The race had already begun by the time I made it to the starting line. The adrenaline had sobered me up a bit, but locals continued to pass shots up to me on my horse. I watched the racers run in packs of five to eight, up and down a half-mile stretch of dirt road, as the spectators cheered from behind wooden fences. It wasn't so much of a race, really—it was an endurance test. No one kept tabs on which horse made it to one end of the track first. The winner was the guy who fell off last.

Someone on the ground whipped my horse into a gallop, and I was off. I reached the other end of the track in seconds. "Fucking fast," one of the other riders yelled to me, waving. I blinked and nodded because I couldn't make my hands release their grip on the pommel and wave back.

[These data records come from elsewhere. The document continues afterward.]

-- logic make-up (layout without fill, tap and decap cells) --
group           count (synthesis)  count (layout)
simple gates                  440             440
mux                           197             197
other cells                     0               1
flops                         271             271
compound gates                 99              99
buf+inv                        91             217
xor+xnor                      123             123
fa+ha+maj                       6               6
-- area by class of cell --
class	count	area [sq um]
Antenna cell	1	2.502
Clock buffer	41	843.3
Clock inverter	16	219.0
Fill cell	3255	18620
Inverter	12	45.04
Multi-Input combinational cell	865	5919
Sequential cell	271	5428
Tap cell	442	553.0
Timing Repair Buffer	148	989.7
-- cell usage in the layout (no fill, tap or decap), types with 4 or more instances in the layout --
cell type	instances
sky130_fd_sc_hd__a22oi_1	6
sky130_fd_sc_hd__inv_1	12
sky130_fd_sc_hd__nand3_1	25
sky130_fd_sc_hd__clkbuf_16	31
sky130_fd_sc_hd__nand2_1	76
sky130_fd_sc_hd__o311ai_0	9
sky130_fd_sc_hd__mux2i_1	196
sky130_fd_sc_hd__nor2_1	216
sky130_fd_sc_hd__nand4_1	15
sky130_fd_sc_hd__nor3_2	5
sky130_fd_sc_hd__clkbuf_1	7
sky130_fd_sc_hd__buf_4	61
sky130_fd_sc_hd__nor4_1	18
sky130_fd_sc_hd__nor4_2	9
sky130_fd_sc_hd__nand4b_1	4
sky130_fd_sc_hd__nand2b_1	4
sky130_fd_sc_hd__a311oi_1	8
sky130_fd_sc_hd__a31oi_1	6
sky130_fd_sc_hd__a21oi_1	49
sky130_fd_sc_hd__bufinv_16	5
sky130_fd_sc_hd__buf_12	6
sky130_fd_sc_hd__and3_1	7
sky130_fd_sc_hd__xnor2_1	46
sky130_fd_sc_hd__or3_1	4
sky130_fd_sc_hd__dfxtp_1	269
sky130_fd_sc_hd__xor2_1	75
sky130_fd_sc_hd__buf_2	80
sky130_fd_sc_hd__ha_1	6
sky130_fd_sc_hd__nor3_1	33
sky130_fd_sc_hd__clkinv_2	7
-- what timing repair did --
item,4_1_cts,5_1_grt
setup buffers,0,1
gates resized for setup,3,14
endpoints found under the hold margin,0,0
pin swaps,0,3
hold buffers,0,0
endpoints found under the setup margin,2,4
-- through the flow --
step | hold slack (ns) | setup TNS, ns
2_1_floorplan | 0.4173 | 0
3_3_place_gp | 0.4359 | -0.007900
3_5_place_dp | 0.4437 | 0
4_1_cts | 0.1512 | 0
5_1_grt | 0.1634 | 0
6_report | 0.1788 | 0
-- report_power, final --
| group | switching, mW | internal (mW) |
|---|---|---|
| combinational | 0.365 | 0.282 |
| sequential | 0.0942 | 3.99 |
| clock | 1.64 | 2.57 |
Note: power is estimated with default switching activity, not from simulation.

Then my horse was running again.

The waving rider and I stayed head-to-head until the middle of the track, when he fell back. I was winning, I thought, until I realized the other racers had slowed their horses to a stop. Mine ran full speed into the next waiting batch of riders and didn't stop until he hit the fence separating the crowd from the track. I flew over his head, into the crowd, and landed hard on the packed dirt. I skinned my knuckles almost to the bone. An old woman pushed her way through the onlookers, grabbed my hand, and upended a bottle of Quezalteca over the cuts. She pointed me back to my horse. "Fucking fast," the rider said again, staring down from his mount. I climbed up for another lap.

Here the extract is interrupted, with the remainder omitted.